All the time I have been working with computers I have always enjoyed generating graphics. For instance with my TI-99/4A computer, graphics was almost non-existing. You could not manipulate a single pixel so you had to do many crazy things trying to draw something on the screen.
Each character in the Ascii charset had a unique representation in a 8 x 8 matrix. So that was a way to create drawings: redefining a grid of chars and placing the characters in the right place.
It was hard work — you would often first drawn the graphics on a paper with a grid on, and then convert the drawing to a set of hexadecimal values, hoping that you could create the drawing with the available ascii characters.
It was useless in other places than in that specific domain.
Domain specific methods
At that time many different computer systems existed. I remember that almost every month a new computer entered the scene. Personal computers was riding on a wave and each new computer had its own idea of how things should be. Many domains started forming, where each one was a closed world — even things like the character sets was not 100% shared.
Graphics was no exception. Even if concepts like a circle, an ellipse or a line was a generally accepted concept, you could not expect each computer to have commands in its OS or programming language to support a command like:
<circle cx=”0" cy=”0" r=”123" fill=”red”/>
Usually you had only an option to create a pixel based drawing. It would often not be using commands like:
var line = new Line(0,0,200,200);
You probably had to do a lot of “pokeing” data into RAM. Often in unfriendly raw data format like hexadecimal or octal values.

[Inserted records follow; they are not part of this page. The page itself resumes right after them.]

## config.mk

```make
export PLATFORM = sky130hd
export DESIGN_NAME = rr_wormhole_arbiter
export DESIGN_NICKNAME = d
export VERILOG_FILES = /design/src/rtl/rr_wormhole_arbiter.sv
export SDC_FILE = /design/constraint.sdc
export NUM_CORES = 1
export LEC_CHECK = 0
export BUFFER_PORTS_ARGS = -buffer_cell sky130_fd_sc_hd__buf_4
export CORE_UTILIZATION = 52
export CTS_CLUSTER_DIAMETER = 30
export DETAILED_ROUTE_END_ITERATION = 10
export PLACE_DENSITY = 0.79
export SYNTH_ARGS = -nofsm -noshare
export SYNTH_HDL_FRONTEND = slang
export SYNTH_SLANG_ARGS = --single-unit
```

## constraint.sdc

```tcl
create_clock -name clk -period 2.7 [get_ports clk]
set_input_delay 0.54 -clock clk [delete_from_list [all_inputs] [get_ports clk]]
set_output_delay 0.54 -clock clk [all_outputs]
set_load 0.01 [all_outputs]
```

One of the most popular computer of that time, the Commodore 64, had the most ugly pattern where you did a lot of poking around and then suddenly things happened.
The answer came with the web
Jumping ahead to current time. We now have a limited number of computer systems (compared to the 80-ties). They all share a lot of methods. One of the most important is the web.
I prefer SVG
Personally I prefer the vector based SVG path. Scalable Vector Graphics is a successor to VML (Vector Markup Language). VML was actually implemented by Microsoft, as they needed a way to make scalable vector graphics for their Office package. They had high goals when they wanted you to be able to view office documents in the browser, which could include graphics. They implemented VML for that, but W3C decided to go for a “version 2” of VML called SVG.

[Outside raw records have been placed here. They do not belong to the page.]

`src/rtl/id_ex_if.sv`:
```
// id_ex_if: ID-side inputs and EX-side outputs of the ID/EX pipeline register.
interface id_ex_if #(parameter int DW = 32, parameter int CNTW = 16);
  logic stall, flush, id_valid;
  logic [4:0] id_rs, id_rt, id_rd;
  logic [DW-1:0] id_data1, id_data2, id_imm, id_pc4;
  logic [9:0] id_ctrl;
  logic wb_regwrite;
  logic [4:0] wb_reg;
  logic [DW-1:0] wb_data;
  logic hazard, ex_valid;
  logic [4:0] ex_rs, ex_rt, ex_rd;
  logic [DW-1:0] ex_data1, ex_data2, ex_imm, ex_pc4;
  logic [9:0] ex_ctrl;
  logic [CNTW-1:0] bubble_cnt;
  modport master (
    output stall, flush, id_valid, id_rs, id_rt, id_rd, id_data1, id_data2, id_imm, id_pc4, id_ctrl,
           wb_regwrite, wb_reg, wb_data,
    input  hazard, ex_valid, ex_rs, ex_rt, ex_rd, ex_data1, ex_data2, ex_imm, ex_pc4, ex_ctrl, bubble_cnt
  );
  modport slave (
    input  stall, flush, id_valid, id_rs, id_rt, id_rd, id_data1, id_data2, id_imm, id_pc4, id_ctrl,
           wb_regwrite, wb_reg, wb_data,
    output hazard, ex_valid, ex_rs, ex_rt, ex_rd, ex_data1, ex_data2, ex_imm, ex_pc4, ex_ctrl, bubble_cnt
  );
endinterface

```
`src/rtl/id_ex_reg.sv`:
```
// id_ex_reg: ID/EX pipeline register with load-use bubble, stall, flush; BYPASS_WB_EN adds WB->ID data bypass.
module id_ex_reg #(
  parameter int DW   = 32,
  parameter int CNTW = 16
) (
  input logic clk,
  input logic rst,
  id_ex_if.slave p
);
  logic [DW-1:0] d1, d2;
  logic bubble;
  assign p.hazard = !p.stall && p.ex_valid && p.ex_ctrl[8] && p.ex_rt != 5'd0 && p.id_valid &&
                    (p.ex_rt == p.id_rs || p.ex_rt == p.id_rt);
  // hazard is already gated by stall, so flush is the only bubble source that overrides a hold
  assign bubble = p.flush || p.hazard;
`ifdef BYPASS_WB_EN
  assign d1 = (p.wb_regwrite && p.wb_reg != 5'd0 && p.wb_reg == p.id_rs) ? p.wb_data : p.id_data1;
  assign d2 = (p.wb_regwrite && p.wb_reg != 5'd0 && p.wb_reg == p.id_rt) ? p.wb_data : p.id_data2;
`else
  logic unused_wb;
  assign unused_wb = ^{p.wb_regwrite, p.wb_reg, p.wb_data};
  assign d1 = p.id_data1;
  assign d2 = p.id_data2;
`endif
  always_ff @(posedge clk) begin
    if (rst || bubble) begin
      p.ex_valid <= 1'b0;
      p.ex_rs    <= '0;
      p.ex_rt    <= '0;
      p.ex_rd    <= '0;
      p.ex_data1 <= '0;
      p.ex_data2 <= '0;
      p.ex_imm   <= '0;
      p.ex_pc4   <= '0;
      p.ex_ctrl  <= '0;
    end else if (!p.stall) begin
      p.ex_valid <= p.id_valid;
      p.ex_rs    <= p.id_rs;
      p.ex_rt    <= p.id_rt;
      p.ex_rd    <= p.id_rd;
      p.ex_data1 <= d1;
      p.ex_data2 <= d2;
      p.ex_imm   <= p.id_imm;
      p.ex_pc4   <= p.id_pc4;
      p.ex_ctrl  <= p.id_valid ? p.id_ctrl : 10'd0;
    end
  end
  always_ff @(posedge clk) begin
    if (rst) p.bubble_cnt <= '0;
    else if (bubble && p.bubble_cnt != '1) p.bubble_cnt <= p.bubble_cnt + 1'b1;
  end
endmodule
```
`src/flat_wrapper.sv`:
```
// flat-port wrapper written by rule: the top's interface ports become plain ports
module id_ex_reg_flat 
#(
  parameter int DW   = 32,
  parameter int CNTW = 16
)
  (clk, rst, p_stall, p_flush, p_id_valid, p_id_rs, p_id_rt, p_id_rd, p_id_data1, p_id_data2, p_id_imm, p_id_pc4, p_id_ctrl, p_wb_regwrite, p_wb_reg, p_wb_data, p_hazard, p_ex_valid, p_ex_rs, p_ex_rt, p_ex_rd, p_ex_data1, p_ex_data2, p_ex_imm, p_ex_pc4, p_ex_ctrl, p_bubble_cnt);
  id_ex_if #(.DW(DW), .CNTW(CNTW)) p_i ();
  input logic clk;
  input logic rst;
  input wire logic [$bits(p_i.stall)-1:0] p_stall;
  input wire logic [$bits(p_i.flush)-1:0] p_flush;
  input wire logic [$bits(p_i.id_valid)-1:0] p_id_valid;
  input wire logic [$bits(p_i.id_rs)-1:0] p_id_rs;
  input wire logic [$bits(p_i.id_rt)-1:0] p_id_rt;
  input wire logic [$bits(p_i.id_rd)-1:0] p_id_rd;
  input wire logic [$bits(p_i.id_data1)-1:0] p_id_data1;
  input wire logic [$bits(p_i.id_data2)-1:0] p_id_data2;
  input wire logic [$bits(p_i.id_imm)-1:0] p_id_imm;
  input wire logic [$bits(p_i.id_pc4)-1:0] p_id_pc4;
  input wire logic [$bits(p_i.id_ctrl)-1:0] p_id_ctrl;
  input wire logic [$bits(p_i.wb_regwrite)-1:0] p_wb_regwrite;
  input wire logic [$bits(p_i.wb_reg)-1:0] p_wb_reg;
  input wire logic [$bits(p_i.wb_data)-1:0] p_wb_data;
  output wire logic [$bits(p_i.hazard)-1:0] p_hazard;
  output wire logic [$bits(p_i.ex_valid)-1:0] p_ex_valid;
  output wire logic [$bits(p_i.ex_rs)-1:0] p_ex_rs;
  output wire logic [$bits(p_i.ex_rt)-1:0] p_ex_rt;
  output wire logic [$bits(p_i.ex_rd)-1:0] p_ex_rd;
  output wire logic [$bits(p_i.ex_data1)-1:0] p_ex_data1;
  output wire logic [$bits(p_i.ex_data2)-1:0] p_ex_data2;
  output wire logic [$bits(p_i.ex_imm)-1:0] p_ex_imm;
  output wire logic [$bits(p_i.ex_pc4)-1:0] p_ex_pc4;
  output wire logic [$bits(p_i.ex_ctrl)-1:0] p_ex_ctrl;
  output wire logic [$bits(p_i.bubble_cnt)-1:0] p_bubble_cnt;
  assign p_i.stall = p_stall;
  assign p_i.flush = p_flush;
  assign p_i.id_valid = p_id_valid;
  assign p_i.id_rs = p_id_rs;
  assign p_i.id_rt = p_id_rt;
  assign p_i.id_rd = p_id_rd;
  assign p_i.id_data1 = p_id_data1;
  assign p_i.id_data2 = p_id_data2;
  assign p_i.id_imm = p_id_imm;
  assign p_i.id_pc4 = p_id_pc4;
  assign p_i.id_ctrl = p_id_ctrl;
  assign p_i.wb_regwrite = p_wb_regwrite;
  assign p_i.wb_reg = p_wb_reg;
  assign p_i.wb_data = p_wb_data;
  assign p_hazard = p_i.hazard;
  assign p_ex_valid = p_i.ex_valid;
  assign p_ex_rs = p_i.ex_rs;
  assign p_ex_rt = p_i.ex_rt;
  assign p_ex_rd = p_i.ex_rd;
  assign p_ex_data1 = p_i.ex_data1;
  assign p_ex_data2 = p_i.ex_data2;
  assign p_ex_imm = p_i.ex_imm;
  assign p_ex_pc4 = p_i.ex_pc4;
  assign p_ex_ctrl = p_i.ex_ctrl;
  assign p_bubble_cnt = p_i.bubble_cnt;
  id_ex_reg #(.DW(DW), .CNTW(CNTW)) u_core (.clk(clk), .rst(rst), .p(p_i));
endmodule
```
`config.mk`:
```
export PLATFORM = sky130hd
export DESIGN_NAME = id_ex_reg_flat
export DESIGN_NICKNAME = d
export VERILOG_FILES = /design/src/rtl/id_ex_if.sv /design/src/rtl/id_ex_reg.sv /design/src/flat_wrapper.sv
export SDC_FILE = /design/constraint.sdc
export NUM_CORES = 1
export LEC_CHECK = 0
export BUFFER_PORTS_ARGS = -buffer_cell sky130_fd_sc_hd__buf_2
export CELL_PAD_IN_SITES_DETAIL_PLACEMENT = 1
export CELL_PAD_IN_SITES_GLOBAL_PLACEMENT = 1
export CORE_ASPECT_RATIO = 0.7
export CORE_MARGIN = 5
export CORE_UTILIZATION = 31
export DETAILED_ROUTE_END_ITERATION = 7
export GPL_ROUTABILITY_DRIVEN = 0
export GPL_TIMING_DRIVEN = 0
export PLACE_DENSITY_LB_ADDON = 0.25
export SLEW_MARGIN = 30
export SYNTH_ARGS = -nofsm -noshare
export SYNTH_HDL_FRONTEND = slang
export SYNTH_SLANG_ARGS = --single-unit
```
`constraint.sdc`:
```
create_clock -name clk -period 2.18 [get_ports clk]
set_input_delay 0.109 -clock clk [delete_from_list [all_inputs] [get_ports clk]]
set_output_delay 0.109 -clock clk [all_outputs]
set_load 0.05 [all_outputs]
```
---- Word-level counts from Yosys, hierarchy flattened ----
Index checks and enable logic that the tools add are counted.
word-level totals
  input port bits ......................... 196
  logic and storage cells ................. 26
  register bits ........................... 170
cells by class
  muxes and demuxes ....................... 1
  equality and inequality tests ........... 3
  reduce and logical (&&, ||, !) cells .... 11
  add/subtract/negate cells ............... 1
operators with widths
  operator               number
  $add 16x1->16 const B  1
  $ne 16x16->1 const B   1
  $eq 5x5->1             2
  $mux 10                1
  $logic_and 1x1->1      6
  $reduce_bool 5->1      1
  $logic_or 1x1->1       3
  $logic_not 1->1        1

---- Logic depth before layout (Yosys ltp) ----
Gate-level depths: netlist (run 1).
  depth after elaboration ................. 8
  depth in mapped cells ................... 8

---- Worst setup path before layout (run 1) ----
Ideal clock, no wire load.
  path kind ............................... register to register
  from .................................... register u_core.p.bubble_cnt[0]
  to ...................................... register u_core.p.bubble_cnt[7]
  setup slack ............................. -0.115 ns
  buffers on the path ..................... 2
  required time ........................... 2.057 ns
  library setup time ...................... 0.123 ns
  clock period less this slack ............ 2.295 ns
  arrival time ............................ 2.171 ns
  cell stages (with the launch flop) ...... 9
  cells stage by stage .................... dfxtp_1 ha_1 inv_1 nor4_1 and2_0 clkbuf_1 buf_6 nor3_1 mux2_1
on the way
  word-level cells in the longest chain between the ends .. 2
RTL lines
  what                                                                   line             RTL
  from (decl)                                                            id_ex_if.sv:23   output hazard, ex_valid, ex_rs, ex_rt, ex_rd, ex_data1, ex_data2, ex_imm, ex_pc4, ex_ctrl, bubble_cnt
  from (signal assigned)                                                 id_ex_reg.sv:50  else if (bubble && p.bubble_cnt != '1) p.bubble_cnt <= p.bubble_cnt + 1'b1;
  parallel branches: the longest is 2 deep, another holds $add 16x1->16  -
Several ways; the timed one is not identified.
A chain may end at the register's enable or synchronous reset.

---- Final worst setup path (run 1) ----
  from .................................... register u_core.p.ex_rt[0]
  to ...................................... register u_core.p.bubble_cnt[4]
on the way
  word-level cells in the longest chain between the ends .. 6
RTL lines
  what                            line             RTL
  from (decl)                     id_ex_if.sv:23
  from (signal assigned)          id_ex_reg.sv:39  p.ex_rt <= p.id_rt;
  $reduce_bool 5->1               id_ex_reg.sv:12  assign p.hazard = !p.stall && p.ex_valid && p.ex_ctrl[8] && p.ex_rt != 5'd0 && p.id_valid &&
  $logic_and 1x1->1 (2 in a row)  id_ex_reg.sv:12
  $logic_and 1x1->1 (*)           id_ex_reg.sv:12
  $logic_or 1x1->1 (*)            id_ex_reg.sv:15  assign bubble = p.flush || p.hazard;
  $logic_and 1x1->1 (*)           id_ex_reg.sv:50
Mark *: on every way between the ends. The rest lies on a longest branch, timed or not.

==> flow_summary.json, run 1 <==
{
  "run_status": "completed",
  "netlist_area_um2": 6390,
  "hold_path.class": "in2reg",
  "first_pass_grt_wire_length_mm": 38.5,
  "ys_top_cells_by_area": "dfxtp_1, mux2i_1, nor2_1, buf_6, clkbuf_1",
  "worst_skew_pair.late_latency_ns": 0.42,
  "die_height_um": 130,
  "finalWorstPathRequiredPeriod_ns": 2.04,
  "max_clock_freq_mhz": 489,
  "design.portCount": 367,
  "cts-buffers-inserted": 17,
  "placeableCoreArea_um2": 20500,
  "power_total_mw": 7.55,
  "setup.worst_path.class": "reg2reg",
  "drtAntennaViolNets": 0,
  "post-place-ws_ns": -0.0953,
  "final_ws_setup_ns": 0.137,
  "tritoncts_clock_tree": "yes",
  "dp_hpwl_mm": 16.9,
  "grt-ovfl-total": 0,
  "share_of_synthesized_area_occupied_by_flip_flops_and_latches_pct": 53.2,
  "buffer_ports.inserted": 328,
  "synth-seq-cells": 170,
  "path_max_fanout": 10,
  "drt-initial-drc-count": 204,
  "vias_in_the_first_global_route": 7035,
  "global_route.usage.total_pct": 20.5,
  "postRouteWirelength_mm": 24.8,
  "std_cell_rows": 44,
  "synth.most_common_cell": "dfxtp_1",
  "met1_usage_pct": 23.3,
  "fin_util_pct": 51.7,
  "yosys_warnings": 0,
  "finalHoldViolations": 0,
  "cts.repair_timing.setup_buffer_count": 0,
  "drv_cap": 0,
  "postSynthAreaPerCell_um2": 10.2,
  "antenna_cells": 0,
  "netlist-cell-type-count": 47,
  "clkTransAtPathRegs_ns": 0.07,
  "worst-endpoint-arrival_ns": 2.35,
  "postSynthNetCount": 821,
  "avgRoutedWirePerCell_um": 17.6,
  "leakagePower_nw": 5.23,
  "crit_required_ns": 2.49,
  "die_x_um": 182,
  "finClkSkew_ns": 0.0148,
  "clock_root_buffer": "clkbuf_16",
  "floorplan.initialDensity_pct": 31.2,
  "drt_pass1_iterations": 5,
  "post_drt_via_cell_ratio": 4.51,
  "final_min_period_over_clock_period_pct": 93.7,
  "grt.busiest_layer": "met2",
  "grt_start_max_net_pins": 18,
  "global_route_met2_usage_pct": 37.0,
  "tns_ns": 0,
  "synth-edff-count": 0,
  "setup-violations-final": 0,
  "nFillCells": 2370,
  "die_area_um2": 23600,
  "relative_slew_slack_pct": 41.1,
  "critical_path.endpoint_type": "flip-flop",
  "pwr_density_cell_nw_per_um2": 713,
  "irDropWorstVdd_mv": 0.489,
  "detailroute.via_count": 6372,
  "final-max-slew-violation-count": 0,
  "cts.sinks": 170,
  "final_net_count": 1321,
  "cp-start-kind": "flip-flop",
  "htree_levels": 4,
  "post-synth-top-area-fraction_pct": 53.2,
  "synth_largest_area_cell": "dfxtp_1",
  "netlist_top_cells_count": "dfxtp_1, nor2_1, mux2i_1",
  "grt_antenna_before_repair": 0,
  "syn-instance-count": 624,
  "remaining_drcs": 0,
  "groute.layer.met3.usage_pct": 7.44,
  "grt_setup_unrepaired": "no",
  "worst_slew_pin_slew_ns": 0.884,
  "clock_tree.buffer_depth": 2,
  "final_layout_size_suffix_gt1_share_pct": 34.7,
  "synth_async_sr_flop_share_pct": 0,
  "synth_flop_cell": "dfxtp_1",
  "synthToLayoutAreaGrowth_pct": 65.6
}
==> sequential cells by signal (all words and copies together) (netlist names) <==
signal               count
u_core.p.ex_ctrl        10
u_core.p.ex_rt           5
u_core.p.ex_rd           5
u_core.p.ex_imm         32
u_core.p.ex_pc4         32
u_core.p.ex_data1       32
u_core.p.ex_valid        1
u_core.p.bubble_cnt     16
u_core.p.ex_rs           5
u_core.p.ex_data2       32
==> layout by cell type, fill, tap and decap left out, drive strengths merged, types with 2 or more instances in the layout <==
| master | synthesis | layout |
|---|---|---|
| a21oi | 12 | 12 |
| mux2i | 143 | 143 |
| nand4 | 3 | 3 |
| nand2 | 12 | 12 |
| nor4 | 4 | 4 |
| buf | 14 | 339 |
| clkinvlp | 0 | 2 |
| dfxtp | 170 | 170 |
| dlygate4sd3 | 0 | 153 |
| o41ai | 3 | 3 |
| and2 | 3 | 3 |
| clkinv | 1 | 4 |
| nand3b | 2 | 2 |
| nor2b | 5 | 5 |
| clkbuf | 25 | 47 |
| nand3 | 6 | 6 |
| a21o | 2 | 2 |
| o31a | 2 | 2 |
| o21ai | 5 | 5 |
| nor3 | 3 | 3 |
| or4b | 3 | 3 |
| inv | 6 | 13 |
| mux2 | 4 | 4 |
| o31ai | 2 | 2 |
| xnor2 | 10 | 10 |
| a22oi | 10 | 10 |
| o21a | 2 | 2 |
| nor2 | 160 | 160 |
==> power breakdown <==
group          switching (mW)  internal [mW]  total [mW]
combinational           0.721          0.529        1.25
clock                    1.41           1.63        3.05
sequential             0.0541           3.20        3.25
==> final cells by class <==
| type | count | area, um2 | share of cell area [%] |
|---|---|---|---|
| flip-flops and latches | 170 | 3410 | 32.3 |
| repair buffers | 481 | 3170 | 30.0 |
| multi-input cells | 408 | 2790 | 26.4 |
| clock buffers | 19 | 433 | 4.09 |
| well taps | 276 | 345 | 3.26 |
| plain buffers | 39 | 246 | 2.33 |
| clock inverters | 13 | 153 | 1.44 |
| inverters | 7 | 26.3 | 0.248 |
==> cells by family (layout without fill, tap and decap cells) <==
family          count (synthesis)  after routing  share of synthesized area (%)
simple gates                  208            208                           13.8
flops                         170            170                           53.2
mux                           147            147                           23.1
buf+inv                        46            559                           3.84
compound gates                 42             42                           4.42
xor+xnor                       10             10                           1.37
fa+ha+maj                       1              1                          0.196
==> through the flow <==
stage	area [um2]	hold WS [ns]	std cells
after global routing	10600	0.0982	1413
after CTS	10500	0.0768	1413
after detailed placement	8390	0.348	1228
after floorplan	6400	0.253	624
after global placement	8390	0.336	1228
final	10600	0.0919	1413
==> worst max-delay path, cell delays in order (launching register included) <==
cell     delay (ns)
dfxtp_2        0.35
or4_1          0.54
o21ai_1        0.16
inv_2          0.08
a21oi_4        0.25
buf_6          0.20
nor3_1         0.07
mux2_1         0.30
==> repair_timing <==
item | CTS | global route
gates cloned | 0 | 0
endpoints found under the hold margin | 153 | 0
hold buffers | 153 | 0
pin swaps | 0 | 1
resized for setup | 3 | 22
setup endpoints to repair | 127 | 159
==> routing by layer <==
metal  wire [um]  vias to the layer above
met3        2030                       31
met4         473                        0
met1        9960                     2993
li1            -                     3127
met5           0                        -
met2       12400                      221
==> path summary, 6_finish.rpt <==
| path | from | endpoint | slack (ns) | cells past startpoint |
|---|---|---|---|---|
| min | rst | u_core.p.bubble_cnt[5]$_SDFFE_PP0P_ | 0.09 | 3 |
| max | u_core.p.ex_rt[0]$_SDFFE_PP0N_ | u_core.p.bubble_cnt[4]$_SDFFE_PP0P_ | 0.14 | 7 |
| min reg2reg | u_core.p.ex_imm[31]$_SDFFE_PP0N_ | u_core.p.ex_imm[31]$_SDFFE_PP0N_ | 0.49 | 2 |
| max reg2reg | u_core.p.ex_rt[0]$_SDFFE_PP0N_ | u_core.p.bubble_cnt[4]$_SDFFE_PP0P_ | 0.14 | 7 |
(Power assumes the default switching activity.)
==> run 2: changes to the inputs <==
--- a/config.mk
+++ b/config.mk
@@ -11,6 +11,7 @@
 export CORE_ASPECT_RATIO = 0.7
 export CORE_MARGIN = 5
 export CORE_UTILIZATION = 31
+export CTS_BUF_LIST = sky130_fd_sc_hd__clkbuf_16
 export DETAILED_ROUTE_END_ITERATION = 7
 export GPL_ROUTABILITY_DRIVEN = 0
 export GPL_TIMING_DRIVEN = 0
==> run 2 against run 1 <==
Clock power about the same. Clock skew about the same. Critical path type unchanged. Critical path depth unchanged. Via count about the same. First-iteration DRC count up 3.9%. Die area unchanged.
==> flow_summary.json, run 2 (synthesis gave the netlist of run 1 again) <==
{
  "hold_slack_ns": 0.0919,
  "run_status": "completed",
  "setup.worst_path.class": "reg2reg",
  "avgRoutedWirePerCell_um": 17.6,
  "cts-buffers-inserted": 17,
  "die_area_um2": 23600,
  "path_max_fanout": 10,
  "die_height_um": 130,
  "design.portCount": 367,
  "finalWorstPathRequiredPeriod_ns": 2.04,
  "final_layout_size_suffix_gt1_share_pct": 34.7,
  "dp_hpwl_mm": 16.9,
  "finClkSkew_ns": 0.0148,
  "std_cell_rows": 44,
  "first_pass_grt_wire_length_mm": 38.5,
  "mostFrequentLayoutCell": "buf_2",
  "setup-violations-final": 0,
  "vias_in_the_first_global_route": 7035,
  "power_total_mw": 7.54,
  "remaining_drcs": 0,
  "cts.sinks": 170,
  "critPathLaunch": "u_core.p.ex_rt[0]$_SDFFE_PP0N_",
  "final_net_count": 1321,
  "detailroute.via_count": 6377,
  "critical_path.endpoint_type": "flip-flop",
  "finalHoldViolations": 0,
  "max_clock_freq_mhz": 489,
  "clkTransAtPathRegs_ns": 0.07,
  "post-place-ws_ns": -0.0953,
  "clock_root_buffer": "clkbuf_16",
  "holdCritStartpoint": "rst",
  "floorplan.initialDensity_pct": 31.2,
  "regToRegStartpoint": "u_core.p.ex_rt[0]$_SDFFE_PP0N_",
  "drtAntennaViolNets": 0,
  "drt_pass1_iterations": 5,
  "cp-start-kind": "flip-flop",
  "slowest_stage": "or4_1",
  "leakagePower_nw": 5.24,
  "worst-endpoint-arrival_ns": 2.35,
  "tritoncts_clock_tree": "yes",
  "post_drt_via_cell_ratio": 4.51,
  "critical-path-max-stage-delay_ns": 0.54,
  "drt-initial-drc-count": 212,
  "pwr_density_cell_nw_per_um2": 713,
  "global_route.usage.total_pct": 20.5,
  "cts.repair_timing.setup_buffer_count": 0,
  "postRouteWirelength_mm": 24.8,
  "fin_cells": 1413,
  "die_x_um": 182,
  "relative_slew_slack_pct": 41.1,
  "final_min_period_over_clock_period_pct": 93.7,
  "crit_required_ns": 2.49,
  "htree_levels": 4,
  "final_ws_setup_ns": 0.136,
  "layout.cells.most_common_list": "buf_2, dfxtp_1, nor2_1",
  "grt_start_max_net_pins": 18,
  "grt-ovfl-total": 0,
  "placeableCoreArea_um2": 20500,
  "nFillCells": 2370,
  "cp_cell_sequence": "or4_1 > o21ai_1 > inv_2 > a21oi_4 > buf_6 > nor3_1 > mux2_1",
  "irDropWorstVdd_mv": 0.489,
  "worst_slew_pin_slew_ns": 0.884,
  "post-place-cells": 1228,
  "worst_skew_pair.late_latency_ns": 0.42,
  "drv_cap": 0,
  "grt_setup_unrepaired": "no",
  "hold_path.class": "in2reg",
  "buffer_ports.inserted": 328,
  "final-max-slew-violation-count": 0,
  "synthToLayoutAreaGrowth_pct": 65.6,
  "clock_tree.buffer_depth": 2,
  "antenna_cells": 0,
  "grt_antenna_before_repair": 0
}
run 2: cell types whose count changed in the layout (fill, tap and decap cells not counted), sizes merged:
cell | before | now
clkbuf | 47 | 45
inv | 13 | 15
run 2: worst paths after layout:
path	endpoint	slack (ns)	cells after the start
setup / recovery	u_core.p.bubble_cnt[4]$_SDFFE_PP0P_	0.14	7
hold / removal	u_core.p.bubble_cnt[5]$_SDFFE_PP0P_	0.09	3
setup reg to reg	u_core.p.bubble_cnt[4]$_SDFFE_PP0P_	0.14	7
hold reg to reg	u_core.p.ex_imm[31]$_SDFFE_PP0N_	0.49	2
run 2: final cells by class:
class	instances	area [um2]	area share, %
Sequential cell	170	3410	32.3
Clock inverter	15	160	1.51
Clock buffer	17	425	4.02
Timing Repair Buffer	481	3170	30.0
Tap cell	276	345	3.26
Inverter	7	26.3	0.248
Buffer	39	246	2.33
Multi-Input combinational cell	408	2790	26.4
run 2: metal layers:
| layer | track usage (%) | vias up | wire length, um |
|---|---|---|---|
| met5 | 0 | - | 0 |
| met4 | 5.43 | 0 | 473 |
| met3 | 7.44 | 31 | 2030 |
| met2 | 37.0 | 219 | 12400 |
| met1 | 23.3 | 3000 | 9970 |
| li1 | - | 3127 | - |
run 2: per-stage QoR:
stage | utilization (%) | instance area, um2 | setup TNS [ns]
CTS | 51.4 | 10500 | 0
detailed placement | 41.0 | 8390 | -3.56
global route | 51.7 | 10600 | 0
finish | 51.7 | 10600 | 0
floorplan | - | 6400 | 0
global placement | 41.0 | 8390 | -0.600
run 2: timing repair:
item	4_1_cts	5_1_grt
hold buffers	153	0
hold endpoints to repair	153	0
setup endpoints to repair	127	159
gates cloned	0	0
resized for setup	3	22
pin swaps	0	1
run 2: critical path, delay by kind of cell (launching register included):
family                 cells  cell delay [ns]
DFF                        1             0.35
and+or+nand+nor            2             0.61
AOI/OAI and AO/OA          2             0.41
buffers and inverters      2             0.28
muxes                      1             0.30
run 2: where the power goes:
| group | total [mW] | internal, mW | switching (mW) |
|---|---|---|---|
| combinational | 1.25 | 0.529 | 0.721 |
| clock | 3.04 | 1.62 | 1.42 |
| sequential | 3.25 | 3.20 | 0.0541 |
| total | 7.54 | 5.35 | 2.19 |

SVG shares many things with the de-facto standard language for printed graphics: PostScript. PostScript which was created by Adobe and which is also used inside PDF. PostScript is actually a programming language by the way.
The web was ahead of desktop based methods
As the web started to rule the world, desktop based apps are now starting to accept that. They start to focus on what is going on in the world of www. That has now opened a way for desktop systems to start being a more conform standardized collection of systems.
That is my dream come through! SVG is now a valid path for graphics on multiple platforms and in multiple applications. I find that now you can work with SVG anywhere. In the browser, in desktop apps and even within various coding environments. I can finally create a circle which can be used in a browser, in a desktop drawing or for a print.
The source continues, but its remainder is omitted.